## Records from a data source
○ ○ ○ ○ ○ ○ ○

## src/rtl/sims_spi_main.sv

```systemverilog
// sims_spi_main: host-triggered SPI burst sequencer that issues N command frames,
// captures one MISO word per frame and streams each capture to a downstream FIFO.
module sims_spi_main #(
   parameter int DATA_W          = 16,
   parameter int MAX_FRAMES_LOG2 = 6
) (
   input  logic        clk,
   input  logic        reset,
   input  logic [31:0] ep00wirein,
   input  logic [31:0] ep01wirein,
   input  logic [31:0] ep02wirein,
   input  logic [31:0] ep03wirein,
   input  logic [31:0] ep04wirein,
   input  logic [31:0] ep05wirein,
   input  logic [31:0] ep40trigin,
   input  logic [31:0] ep41trigin,
   output logic [31:0] ep22wireout,
   output logic [31:0] ep24wireout,
   output logic        MOSI_to_sensor,
   input  logic        MISO_from_sensor,
   output logic        SCLK_wire,
   output logic        CS_b_wire,
   output logic [31:0] fpgaout_fifoin_din,
   output logic        fpgaout_fifoin_wr_en
);
   typedef enum logic [2:0] {IDLE, LEAD, SHIFT, GAP, DONE} state_t;
   typedef struct packed {
      logic [DATA_W-1:0]          cmd;
      logic [DATA_W-1:0]          tx;
      logic [DATA_W-1:0]          sh;
      logic [7:0]                 div;
      logic [7:0]                 gap;
      logic                       auto_inc;
      logic [MAX_FRAMES_LOG2-1:0] n_m1;
      logic [7:0]                 tmr;
      logic [3:0]                 bitn;
      logic                       ph;
      logic [7:0]                 frames;
      logic [7:0]                 last_idx;
      logic [DATA_W-1:0]          last_word;
      logic [15:0]                burst;
      logic                       busy;
      logic                       done;
      logic                       wr_en;
   } regs_t;
   state_t state, state_d;
   regs_t  r, rn;
   logic start, abort, t_end;
   logic [7:0] g_len, h_ld, t_ld;
   logic unused_ok;
   assign unused_ok = ^{ep00wirein[31:1], ep01wirein[31:16], ep02wirein[31:8], ep03wirein[31:8],
                        ep04wirein[31:1], ep05wirein[31:MAX_FRAMES_LOG2], ep40trigin[31:1], ep41trigin[31:1]};
   assign start = ep41trigin[0];
   assign abort = ep40trigin[0];
   assign t_end = r.tmr == 8'd0;
   assign g_len = (r.gap < 8'd2) ? 8'd2 : r.gap;
   // Timings must come from the wire-ins on the very clk that a burst starts.
   assign h_ld  = (state == IDLE) ? ep02wirein[7:0] : r.div;
   assign t_ld  = (state_d == GAP) ? g_len - 8'd1 : h_ld;
   always_ff @(posedge clk or negedge reset)
      if (!reset) begin
         state <= IDLE;
         r     <= '0;
      end else if (ep00wirein[0]) begin
         state <= IDLE;
         r     <= '0;
      end else begin
         state <= state_d;
         r     <= rn;
      end
   always_comb begin
      state_d = state;
      case (state)
         IDLE:    state_d = start ? LEAD : IDLE;
         LEAD:    state_d = t_end ? SHIFT : LEAD;
         SHIFT:   state_d = (t_end && r.ph && r.bitn == 4'(DATA_W - 1)) ? GAP : SHIFT;
         GAP:     state_d = t_end ? ((r.frames <= {{(8-MAX_FRAMES_LOG2){1'b0}}, r.n_m1}) ? LEAD : DONE) : GAP;
         DONE:    state_d = IDLE;
         default: state_d = IDLE;
      endcase
      if (abort && state != IDLE) state_d = IDLE;
   end
   always_comb begin
      rn       = r;
      rn.wr_en = 1'b0;
      rn.tmr   = (state_d != state || t_end) ? t_ld : r.tmr - 8'd1;
      if (state == IDLE && state_d == LEAD) begin
         rn.cmd      = ep01wirein[DATA_W-1:0];
         rn.div      = ep02wirein[7:0];
         rn.gap      = ep03wirein[7:0];
         rn.auto_inc = ep04wirein[0];
         rn.n_m1     = ep05wirein[MAX_FRAMES_LOG2-1:0];
         rn.busy     = 1'b1;
         rn.done     = 1'b0;
         rn.frames   = 8'd0;
         rn.burst    = r.burst + 16'd1;
      end
      if (state_d == LEAD && state != LEAD) begin
         rn.tx   = (state == IDLE) ? ep01wirein[DATA_W-1:0] : r.cmd;
         rn.ph   = 1'b0;
         rn.bitn = 4'd0;
      end
      // ph=0 is the SCLK-high half; its last clk samples MISO and advances MOSI.
      if (state == SHIFT && t_end) begin
         rn.ph   = !r.ph;
         rn.bitn = r.ph ? r.bitn + 4'd1 : r.bitn;
         if (!r.ph) begin
            rn.sh = {r.sh[DATA_W-2:0], MISO_from_sensor};
            rn.tx = r.tx << 1;
         end
      end
      if (state == SHIFT && state_d == GAP) begin
         rn.last_word = r.sh;
         rn.last_idx  = r.frames;
         rn.frames    = r.frames + 8'd1;
         rn.wr_en     = 1'b1;
         if (r.auto_inc) rn.cmd[13:8] = r.cmd[13:8] + 6'd1;
      end
      if (state_d == DONE) begin
         rn.busy = 1'b0;
         rn.done = 1'b1;
      end
      if (abort && state != IDLE) begin
         rn.busy = 1'b0;
         rn.done = 1'b0;
      end
   end
   assign SCLK_wire            = state == SHIFT && !r.ph;
   assign CS_b_wire            = !(state == LEAD || state == SHIFT);
   assign MOSI_to_sensor       = !CS_b_wire && r.tx[DATA_W-1];
   assign ep22wireout          = {8'd0, r.last_idx, r.last_word};
   assign ep24wireout          = {r.burst, r.frames, 6'd0, r.done, r.busy};
   assign fpgaout_fifoin_din   = ep22wireout;
   assign fpgaout_fifoin_wr_en = r.wr_en;
endmodule

```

○ ○ ○ ○ ○ ○ ○

## Your goal
Work out how many lines of the records contain "output", and reply with the number alone.

## Answer box
7